The burden to hide the real motive for working is especially heavy for women. Employers continue to harbor the suspicion that the mysterious demands of female biology will impede the demands of productive work. And they’re not totally wrong, though biology has little to do with the demands placed on women. Giving birth, raising children, cooking, taking care of elders, cleaning the home — all of this takes a lot of time, which can easily inch into the hours the employer regards as “theirs.” But while these conflicting responsibilities have historically fallen on women’s shoulders, there’s nothing inherently female about them; these are human needs, elemental for the survival and reproduction of humanity. They were just easier to hide when women themselves were hidden in the home.

The “Lean In” prescription for how women can achieve success at work simply takes capitalism’s demand that we hide our real needs and refashions it into the language of empowerment. It asks women to work twice as hard as men. It asks them to “do it all,” or at least that they insist loudly, to the people writing the checks, that they can do it all.

The Lean In approach has been roundly criticized for offering a form of women’s empowerment only attainable for wealthy corporate women. Many have rightly pointed out that women like Sheryl Sandberg can only “do it all” with the help of lower-waged women workers like nannies and cooks. Where the burden of the “second shift” could be socialized and made a public good, such as through universal child care, in our for-profit society it is privatized and hoisted onto underpaid care workers. Those who can’t afford this extra help, or provide it themselves, certainly have a harder time “leaning in” and climbing the career ladder.

But increasingly, studies show that “leaning in” doesn’t even work for relatively privileged, professional women like Taylor Byrnes. A recent Fortune headline reads “Women Ask For Raises As Much as Men Do — But Get Them Less Often.” It describes a joint study between three universities showing that women were a whopping 25 percent less likely than men to receive a hike in pay when they asked for it. Further, a Harvard Business Review article argues that “women who don’t negotiate might have good reason.” The study found that when women consistently negotiated, their wages actually decreased. “Asking for more money doesn’t always work as well for women,” the authors wrote, “In fact, women — more than men — may experience a backlash that can hurt their future career prospects.”

Taylor Byrnes wasn’t even asking for more money — she was simply asking for basic salary information. But her experience bears out the recent studies.

This isn’t to say that women should devalue themselves and defer negotiating in every situation. But no amount of individualistic self-empowerment rhetoric will overcome the drive of capitalism to resist material advances on the behalf of workers, writ large. On a global level, corporations make a lot more money when parts of its workforce are kept at deflated wages. They will not accept change without a fight.

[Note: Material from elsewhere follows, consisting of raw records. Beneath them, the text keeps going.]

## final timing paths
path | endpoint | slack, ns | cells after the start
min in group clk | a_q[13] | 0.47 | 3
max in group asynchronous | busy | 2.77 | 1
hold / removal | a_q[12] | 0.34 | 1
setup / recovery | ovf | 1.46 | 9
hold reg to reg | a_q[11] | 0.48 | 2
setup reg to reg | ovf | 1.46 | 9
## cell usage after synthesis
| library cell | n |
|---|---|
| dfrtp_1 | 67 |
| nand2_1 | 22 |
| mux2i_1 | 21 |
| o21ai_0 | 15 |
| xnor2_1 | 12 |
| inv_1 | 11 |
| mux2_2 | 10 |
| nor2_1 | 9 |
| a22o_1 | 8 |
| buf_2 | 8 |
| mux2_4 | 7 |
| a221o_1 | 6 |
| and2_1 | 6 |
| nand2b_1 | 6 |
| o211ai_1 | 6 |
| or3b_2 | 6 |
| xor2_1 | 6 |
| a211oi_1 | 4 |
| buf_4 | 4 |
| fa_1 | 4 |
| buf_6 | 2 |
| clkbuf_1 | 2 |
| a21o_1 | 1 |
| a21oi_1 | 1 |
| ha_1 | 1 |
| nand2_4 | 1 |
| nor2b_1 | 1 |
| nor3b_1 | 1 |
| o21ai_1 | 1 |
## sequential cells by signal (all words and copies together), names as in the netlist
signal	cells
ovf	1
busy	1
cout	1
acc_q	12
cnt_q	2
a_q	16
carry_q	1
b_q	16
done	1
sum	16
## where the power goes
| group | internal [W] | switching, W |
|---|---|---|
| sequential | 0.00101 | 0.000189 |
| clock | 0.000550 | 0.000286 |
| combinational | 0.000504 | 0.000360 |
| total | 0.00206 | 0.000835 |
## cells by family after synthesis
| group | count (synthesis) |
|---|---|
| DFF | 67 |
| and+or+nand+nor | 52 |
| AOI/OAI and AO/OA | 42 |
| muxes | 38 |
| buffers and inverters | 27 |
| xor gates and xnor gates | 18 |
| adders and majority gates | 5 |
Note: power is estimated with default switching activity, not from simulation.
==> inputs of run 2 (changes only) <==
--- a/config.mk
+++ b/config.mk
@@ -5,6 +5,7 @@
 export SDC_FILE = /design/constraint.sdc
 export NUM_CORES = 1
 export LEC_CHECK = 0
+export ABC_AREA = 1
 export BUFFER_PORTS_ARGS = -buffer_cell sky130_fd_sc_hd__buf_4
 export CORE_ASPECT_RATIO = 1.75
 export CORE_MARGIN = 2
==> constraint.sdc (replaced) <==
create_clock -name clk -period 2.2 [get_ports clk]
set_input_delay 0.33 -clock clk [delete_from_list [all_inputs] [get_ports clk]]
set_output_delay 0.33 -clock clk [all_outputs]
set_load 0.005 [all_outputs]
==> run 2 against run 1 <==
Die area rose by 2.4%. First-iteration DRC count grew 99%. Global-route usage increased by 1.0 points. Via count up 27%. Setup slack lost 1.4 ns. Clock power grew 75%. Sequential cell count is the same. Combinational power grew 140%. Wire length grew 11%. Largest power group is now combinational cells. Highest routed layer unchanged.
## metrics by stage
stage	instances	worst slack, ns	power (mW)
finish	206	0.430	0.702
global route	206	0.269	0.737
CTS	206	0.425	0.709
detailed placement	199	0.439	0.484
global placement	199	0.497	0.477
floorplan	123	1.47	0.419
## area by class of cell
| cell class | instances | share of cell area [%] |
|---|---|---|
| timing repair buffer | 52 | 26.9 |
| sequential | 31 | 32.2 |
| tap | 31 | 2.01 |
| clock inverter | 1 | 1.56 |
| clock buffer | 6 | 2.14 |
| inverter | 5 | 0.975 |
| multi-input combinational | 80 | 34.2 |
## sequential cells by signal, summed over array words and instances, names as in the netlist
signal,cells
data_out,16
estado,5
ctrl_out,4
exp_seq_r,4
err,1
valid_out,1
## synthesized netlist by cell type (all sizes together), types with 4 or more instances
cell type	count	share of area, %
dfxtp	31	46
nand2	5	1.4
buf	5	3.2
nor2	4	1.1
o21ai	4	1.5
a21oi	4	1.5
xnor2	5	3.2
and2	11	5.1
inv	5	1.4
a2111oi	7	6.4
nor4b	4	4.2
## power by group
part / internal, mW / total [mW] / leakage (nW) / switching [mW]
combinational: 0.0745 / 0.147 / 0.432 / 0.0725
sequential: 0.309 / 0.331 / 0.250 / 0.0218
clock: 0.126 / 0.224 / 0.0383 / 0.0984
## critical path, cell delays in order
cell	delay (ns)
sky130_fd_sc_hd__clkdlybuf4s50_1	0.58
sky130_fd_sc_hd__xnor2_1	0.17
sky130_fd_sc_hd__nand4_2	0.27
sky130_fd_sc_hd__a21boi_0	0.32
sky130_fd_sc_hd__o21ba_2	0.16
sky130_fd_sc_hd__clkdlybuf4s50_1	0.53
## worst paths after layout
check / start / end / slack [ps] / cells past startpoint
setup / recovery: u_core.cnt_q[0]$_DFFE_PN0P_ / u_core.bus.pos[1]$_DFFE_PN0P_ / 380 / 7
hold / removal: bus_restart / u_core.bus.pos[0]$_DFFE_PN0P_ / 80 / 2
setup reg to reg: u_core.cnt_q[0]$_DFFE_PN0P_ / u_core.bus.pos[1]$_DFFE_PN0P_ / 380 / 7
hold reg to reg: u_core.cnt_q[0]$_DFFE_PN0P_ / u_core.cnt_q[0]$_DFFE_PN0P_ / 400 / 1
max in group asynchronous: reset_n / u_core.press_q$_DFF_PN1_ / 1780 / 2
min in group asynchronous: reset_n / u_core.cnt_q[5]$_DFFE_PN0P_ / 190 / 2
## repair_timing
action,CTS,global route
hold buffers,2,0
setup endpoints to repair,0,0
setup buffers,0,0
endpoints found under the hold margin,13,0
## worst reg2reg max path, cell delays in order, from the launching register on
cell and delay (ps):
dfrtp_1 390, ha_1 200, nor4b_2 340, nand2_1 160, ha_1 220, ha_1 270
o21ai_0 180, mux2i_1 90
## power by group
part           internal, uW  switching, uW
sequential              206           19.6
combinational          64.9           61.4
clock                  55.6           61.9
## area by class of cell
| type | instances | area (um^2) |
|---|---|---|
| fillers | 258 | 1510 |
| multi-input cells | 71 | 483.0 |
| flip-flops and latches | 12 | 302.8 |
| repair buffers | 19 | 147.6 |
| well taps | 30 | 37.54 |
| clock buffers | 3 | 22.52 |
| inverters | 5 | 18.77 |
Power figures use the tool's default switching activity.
$ cat src/rtl/mem_arbiter.sv
`default_nettype none
// ============================================================================
// Module   : mem_arbiter
// Purpose  : Two-master round-robin arbiter/sequencer in front of the
//            lomem / pmon / himem memory container.
// Revision : 1.0 - initial release
// ============================================================================
module mem_arbiter #(
    parameter int unsigned WIDTH      = 32,
    parameter int unsigned LOMEM_SIZE = 65536,
    parameter logic [31:0] PMON_BASE  = 32'h0000_F000,
    parameter logic [31:0] HIMEM_BASE = 32'h0001_0000,
    parameter int unsigned HIMEM_SIZE = 65536
) (
    input  logic             clk,
    input  logic             reset,
    input  logic             m0_req,
    input  logic             m0_wen,
    input  logic [31:0]      m0_addr,
    input  logic [WIDTH-1:0] m0_wdata,
    output logic             m0_ack,
    output logic [WIDTH-1:0] m0_rdata,
    output logic             m0_err,
    input  logic             m1_req,
    input  logic             m1_wen,
    input  logic [31:0]      m1_addr,
    input  logic [WIDTH-1:0] m1_wdata,
    output logic             m1_ack,
    output logic [WIDTH-1:0] m1_rdata,
    output logic             m1_err,
    output logic [31:0]      mem_addr,
    output logic [WIDTH-1:0] mem_din,
    output logic             mem_wen,
    output logic             cs_lomem,
    output logic             cs_pmon,
    output logic             cs_himem,
    input  logic [WIDTH-1:0] mem_dout
);

    // Region limits are widened to 33 bits so base+size can never wrap.
    localparam logic [32:0] c_PMON_LO = {1'b0, PMON_BASE};
    localparam logic [32:0] c_PMON_HI = {1'b0, PMON_BASE} + 33'd4096;
    localparam logic [32:0] c_LO_END  = 33'(LOMEM_SIZE);
    localparam logic [32:0] c_HIMEM_LO = {1'b0, HIMEM_BASE};
    localparam logic [32:0] c_HIMEM_HI = {1'b0, HIMEM_BASE} + 33'(HIMEM_SIZE);

    typedef enum logic [1:0] {
        S_IDLE  = 2'd0,
        S_ISSUE = 2'd1,
        S_RESP  = 2'd2
    } state_t;

    state_t             r_state;
    state_t             w_state_nxt;
    logic               r_rr;
    logic               r_gnt;
    logic [31:0]        r_addr;
    logic [WIDTH-1:0]   r_wdata;
    logic               r_wen;
    logic [2:0]         r_cs;      // {lomem, pmon, himem}
    logic               r_err;

    logic               w_grant;
    logic               w_gnt_id;
    logic [31:0]        w_req_addr;
    logic [32:0]        w_a33;
    logic [2:0]         w_cs;
    logic               w_err;
    logic               w_rd_ok;

    assign w_req_addr = w_gnt_id ? m1_addr : m0_addr;
    assign w_a33      = {1'b0, w_req_addr};

    // pmon overrides lomem, lomem overrides himem; anything else is an error.
    always_comb begin
        w_cs  = 3'b000;
        w_err = 1'b0;
        if (w_a33 >= c_PMON_LO && w_a33 < c_PMON_HI) begin
            w_cs = 3'b010;
        end else if (w_a33 < c_LO_END) begin
            w_cs = 3'b100;
        end else if (HIMEM_SIZE != 0 && w_a33 >= c_HIMEM_LO && w_a33 < c_HIMEM_HI) begin
            w_cs = 3'b001;
        end else begin
            w_err = 1'b1;
        end
    end

    always_ff @(posedge clk or posedge reset) begin
        if (reset) begin
            r_state <= S_IDLE;
            r_rr    <= 1'b1;
            r_gnt   <= 1'b0;
            r_addr  <= '0;
            r_wdata <= '0;
            r_wen   <= 1'b0;
            r_cs    <= 3'b000;
            r_err   <= 1'b0;
        end else begin
            r_state <= w_state_nxt;
            if (w_grant) begin
                r_rr    <= w_gnt_id;
                r_gnt   <= w_gnt_id;
                r_addr  <= w_req_addr;
                r_wdata <= w_gnt_id ? m1_wdata : m0_wdata;
                r_wen   <= w_gnt_id ? m1_wen : m0_wen;
                r_cs    <= w_cs;
                r_err   <= w_err;
            end
        end
    end

    assign w_rd_ok = ~r_wen & ~r_err;

    always_comb begin
        w_state_nxt = r_state;
        w_grant     = 1'b0;
        w_gnt_id    = 1'b0;
        mem_addr    = '0;
        mem_din     = '0;
        mem_wen     = 1'b0;
        cs_lomem    = 1'b0;
        cs_pmon     = 1'b0;
        cs_himem    = 1'b0;
        m0_ack      = 1'b0;
        m0_err      = 1'b0;
        m0_rdata    = '0;
        m1_ack      = 1'b0;
        m1_err      = 1'b0;
        m1_rdata    = '0;
        case (r_state)
            S_IDLE: begin
                if (m0_req && m1_req) begin
                    w_grant  = 1'b1;
                    w_gnt_id = ~r_rr;
                end else if (m0_req) begin
                    w_grant  = 1'b1;
                    w_gnt_id = 1'b0;
                end else if (m1_req) begin
                    w_grant  = 1'b1;
                    w_gnt_id = 1'b1;
                end
                if (w_grant) begin
                    w_state_nxt = S_ISSUE;
                end
            end
            S_ISSUE: begin
                mem_addr    = r_addr;
                mem_din     = r_wdata;
                mem_wen     = r_wen & ~r_err;
                cs_lomem    = r_cs[2];
                cs_pmon     = r_cs[1];
                cs_himem    = r_cs[0];
                w_state_nxt = S_RESP;
            end
            S_RESP: begin
                if (r_gnt) begin
                    m1_ack   = 1'b1;
                    m1_err   = r_err;
                    m1_rdata = w_rd_ok ? mem_dout : '0;
                end else begin
                    m0_ack   = 1'b1;
                    m0_err   = r_err;
                    m0_rdata = w_rd_ok ? mem_dout : '0;
                end
                w_state_nxt = S_IDLE;
            end
            default: begin
                w_state_nxt = S_IDLE;
            end
        endcase
    end

endmodule
`default_nettype wire

$ cat config.mk
export PLATFORM = sky130hd
export DESIGN_NAME = mem_arbiter
export DESIGN_NICKNAME = d
export VERILOG_FILES = /design/src/rtl/mem_arbiter.sv
export SDC_FILE = /design/constraint.sdc
export NUM_CORES = 1
export LEC_CHECK = 0
export CAP_MARGIN = 20
export CORE_AREA = 5 5 114 116
export CTS_CLUSTER_SIZE = 25
export DETAILED_ROUTE_END_ITERATION = 12
export DIE_AREA = 0 0 119 121
export PLACE_DENSITY = 0.82
export SLEW_MARGIN = 40
export SYNTH_ARGS = -nofsm -noshare
export SYNTH_HDL_FRONTEND = slang
export SYNTH_SLANG_ARGS = --single-unit
$ cat constraint.sdc
create_clock -name clk -period 3.8 [get_ports clk]
set_clock_uncertainty 0.15 [all_clocks]
set_input_delay 0.38 -clock clk [delete_from_list [all_inputs] [get_ports clk]]
set_output_delay 0.38 -clock clk [all_outputs]
set_load 0.03 [all_outputs]
## Word level (Yosys, flattened, before mapping)

Index checks and enable logic that the tools add are counted.

| cells by class | value |
|---|---|
| magnitude comparators | 4 |
| equal/unequal tests | 3 |
| muxes and demuxes | 38 |
| bitwise gates (word level) | 5 |
| reduce and logical (&&, ||, !) cells | 4 |

Operators by type and width:

| operator | count |
|---|---|
| $mux 32 | 9 |
| $ge 32x16->1 const B | 1 |
| $ge 32x17->1 const B | 1 |
| $lt 32x17->1 const B | 1 |
| $lt 32x18->1 const B | 1 |
| $mux 1 | 25 |
| $mux 3 | 2 |
| $pmux 2 s2 | 1 |
| $logic_and 1x1->1 | 3 |
| $not 1->1 | 3 |
| $and 1x1->1 | 2 |
| $eq 2x1->1 const B | 1 |
| $eq 2x2->1 const B | 1 |
| $logic_not 2->1 | 1 |
| $mux 2 | 1 |
| $ne 2x1->1 const B | 1 |

| word-level totals | value |
|---|---|
| register bits after elaboration | 73 |
| input bits | 166 |
| output and inout bits | 136 |
| logic and storage cells | 62 |

## Depth between registers and ports, before layout

Gate-level depths: netlist of the first run.

| logic depth | value |
|---|---|
| depth after elaboration | 10 |
| depth in mapped cells | 7 |

## Worst setup path before layout of the first run

No wires, ideal clock.

| path | value |
|---|---|
| kind | reg-to-output |
| start | register r_state[1] |
| end | output m0_rdata[23] |
| arrival time | 1.688 ns |
| slack | 1.582 ns |
| cell stages (with the launch flop) | 4 |
| path buffers | 1 |
| path through | dfrtp_1 > nor3b_1 > clkbuf_1 > and3_1 |

| between the ends | value |
|---|---|
| cells in the longest elaborated chain, start to end | 2 |

RTL lines:

| item | RTL line | RTL |
|---|---|---|
| start: declaration | 53 | `state_t r_state;` |
| start signal: assignment | 100 | `r_state <= w_state_nxt;` |
| $eq 2x2->1 | 131 | `case (r_state)` |
| $mux 32 | 131 |  |
| end: declaration | 22 | `output logic [WIDTH-1:0] m0_rdata,` |

No other way between the ends.

## Worst setup path in the final report of the first run

| path | value |
|---|---|
| start | register r_state[0] |
| end | output mem_din[3] |

| between the ends | value |
|---|---|
| cells in the longest elaborated chain, start to end | 2 |

RTL lines:

| item | RTL line | RTL |
|---|---|---|
| $eq 2x1->1 | 131 |  |
| $mux 32 | 131 |  |
| end: declaration | 32 | `output logic [WIDTH-1:0] mem_din,` |

No other way between the ends.
--- config.mk ---
export PLATFORM = sky130hd
export DESIGN_NAME = uart_tx_arbiter
export DESIGN_NICKNAME = d
export VERILOG_FILES = /design/src/rtl/uart_tx_arbiter.sv
export SDC_FILE = /design/constraint.sdc
export NUM_CORES = 1
export LEC_CHECK = 0
export CAP_MARGIN = 20
export CORE_ASPECT_RATIO = 1.1
export CORE_MARGIN = 3
export CORE_UTILIZATION = 46
export DETAILED_ROUTE_END_ITERATION = 10
export PLACE_DENSITY = 0.85
export SLEW_MARGIN = 20
export SYNTH_ARGS = -nofsm -noshare
export SYNTH_HDL_FRONTEND = slang
export SYNTH_SLANG_ARGS = --single-unit
--- constraint.sdc ---
create_clock -name clk -period 2.8 [get_ports clk]
set_clock_uncertainty 0.2 [all_clocks]
set_input_delay 0.42 -clock clk [delete_from_list [all_inputs] [get_ports clk]]
set_output_delay 0.42 -clock clk [all_outputs]
set_load 0.01 [all_outputs]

Paradoxically, by sharing her experience, Byrnes might be catalyzing the kind of collective fight needed to counter capitalism’s investment in gendered discrimination. Her tweet about SkipTheDishes was shared over five thousand times and the resulting backlash prompted the company to issue an awkward apology and the offer of another interview. Her honesty catalyzed many other women to tell their stories of discrimination and episodes where “leaning in” wasn’t enough.

With the mood around the January women’s march and the actions on International Women’s Day, alongside the rise of socialist organizing in the United States, these conversations could germinate real labor and workplace-based action. That type of collective action has the best chance of forcing corporations to roll back sexist discrimination. But it’s important to remember that this struggle isn’t solely geared toward achieving equal pay, or making it easier for women to become managers and CEOs. It’s also vital for showing how capitalism systematically underestimates the most elemental needs of every worker.

If we recognize that “women’s work” is really humanity’s work, and that it is sacrificed at every turn for the purpose of profit, we can confront capitalism for what it really is and start to build a more just society.